I hate to sound trite, yet the past month really has been a blur. seems like I didn't waste any time when it came to finding work after graduating. the day after my last final, I began full time work at this medical accounting firm in beverly hills (don't worry, it only sounds cool).

so skip over the whole graduation ceremony, the seeing of family, the ending of instruction and the various activities designed for sending off seniors. it wasn't until I sat down at chipotle in my dress shirt and pants with my steak burrito facing the window at all the people leisurely walking around and shopping that I realized that it was finally all over. my life had finally taken a major turn and I had nothing but full days of work to look forward to.

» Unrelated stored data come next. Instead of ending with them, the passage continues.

File: src/rtl/module_display_7seg_scan.sv
// Time-multiplexed hex 7-segment driver: shadow-captured nibbles scanned round-robin onto shared active-low cathodes.
// Optional feature: define LEADING_ZERO_BLANK_EN to blank leading zero digits (digit 0 always shown).
module module_display_7seg_scan #(
    parameter int N_DIGITS    = 4,
    parameter int REFRESH_DIV = 50000
) (
    input  logic                    clk,
    input  logic                    rst,
    input  logic                    en,
    input  logic                    load,
    input  logic [4*N_DIGITS-1:0]   data,
    input  logic [N_DIGITS-1:0]     dp_mask,
    output logic [7:0]              seg,
    output logic [N_DIGITS-1:0]     an
);

    localparam int DIV_W = $clog2(REFRESH_DIV + 1);
    localparam int IDX_W = $clog2(N_DIGITS + 1);
    localparam logic [DIV_W-1:0] DIV_LAST = DIV_W'(REFRESH_DIV - 1);
    localparam logic [IDX_W-1:0] IDX_LAST = IDX_W'(N_DIGITS - 1);

    logic [4*N_DIGITS-1:0] shadow_data;
    logic [N_DIGITS-1:0]   shadow_dp;
    logic [DIV_W-1:0]      div_cnt;
    logic [IDX_W-1:0]      idx;

    logic [3:0]            nib;
    logic                  dp_bit;
    logic                  blank;
    logic [N_DIGITS-1:0]   an_nxt;
    logic [7:0]            seg_nxt;

    function automatic logic [6:0] glyph(input logic [3:0] n);
        case (n)
            4'h0: glyph = 7'h40;
            4'h1: glyph = 7'h79;
            4'h2: glyph = 7'h24;
            4'h3: glyph = 7'h30;
            4'h4: glyph = 7'h19;
            4'h5: glyph = 7'h12;
            4'h6: glyph = 7'h02;
            4'h7: glyph = 7'h78;
            4'h8: glyph = 7'h00;
            4'h9: glyph = 7'h10;
            4'hA: glyph = 7'h08;
            4'hB: glyph = 7'h03;
            4'hC: glyph = 7'h46;
            4'hD: glyph = 7'h21;
            4'hE: glyph = 7'h06;
            default: glyph = 7'h0E;
        endcase
    endfunction

    // Digit select by explicit compare so idx width never has to match the vector index width.
    always_comb begin
        nib    = '0;
        dp_bit = 1'b0;
        blank  = 1'b0;
        an_nxt = '1;
        for (int j = 0; j < N_DIGITS; j++) begin
            if (int'(idx) == j) begin
                nib       = shadow_data[4*j +: 4];
                dp_bit    = shadow_dp[j];
                an_nxt[j] = 1'b0;
`ifdef LEADING_ZERO_BLANK_EN
                if (j > 0 && (shadow_data >> (4*j)) == '0)
                    blank = 1'b1;
`endif
            end
        end
        seg_nxt = {~dp_bit, blank ? 7'h7F : glyph(nib)};
    end

    always_ff @(posedge clk or posedge rst) begin
        if (rst) begin
            shadow_data <= '0;
            shadow_dp   <= '0;
            div_cnt     <= '0;
            idx         <= '0;
            seg         <= 8'hFF;
            an          <= '1;
        end else begin
            if (load) begin
                shadow_data <= data;
                shadow_dp   <= dp_mask;
            end
            if (en) begin
                seg <= seg_nxt;
                an  <= an_nxt;
                if (div_cnt == DIV_LAST) begin
                    div_cnt <= '0;
                    idx     <= (idx == IDX_LAST) ? '0 : idx + 1'b1;
                end else begin
                    div_cnt <= div_cnt + 1'b1;
                end
            end else begin
                div_cnt <= '0;
                idx     <= '0;
                seg     <= 8'hFF;
                an      <= '1;
            end
        end
    end

endmodule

sleep. work. lunch. work. tv. sleep.

sound fun? everyone always says they don't want to get to the real world after college. I finally see why.

but fortunately for me, I'm not completely there yet (thank God for this last class I have to take). it's the final class of my undergraduate career (and I'm going to try and enjoy every second of it). isn't that frightening? I've been talking to alot of high school seniors lately, and I can't help but reiterate the fact to them that they are so lucky. they've got the best times of their lives ahead of them, and I tell them to make sure they enjoy it. cause after this 4 year long party, it's pretty much downhill.

okay, so maybe I'm being a little melodramatic. but still. college was only a couple of weeks ago for me, yet it seems so far away. knowing that for the next 40 years of my life, I'll be behind a computer in an office is kinda...saddening. in other words, oh shit.

I shouldn't complain though, I'll still be in Westwood for the next year, so maybe things aren't gonna change so much (I'll get more into that later). some of my closest friends have moved away already, and some of the people I interacted with here at school I realized I may never see again in my life. taking that into account, for me it's still

sleep. work. lunch. work. tv. sleep.

and that alone depresses me.

wow, that was emo. but it's my blog and i can rant if i want to.

"yeah you know, the greek drink ouzo. it's like being bitch slapped by a christmas tree."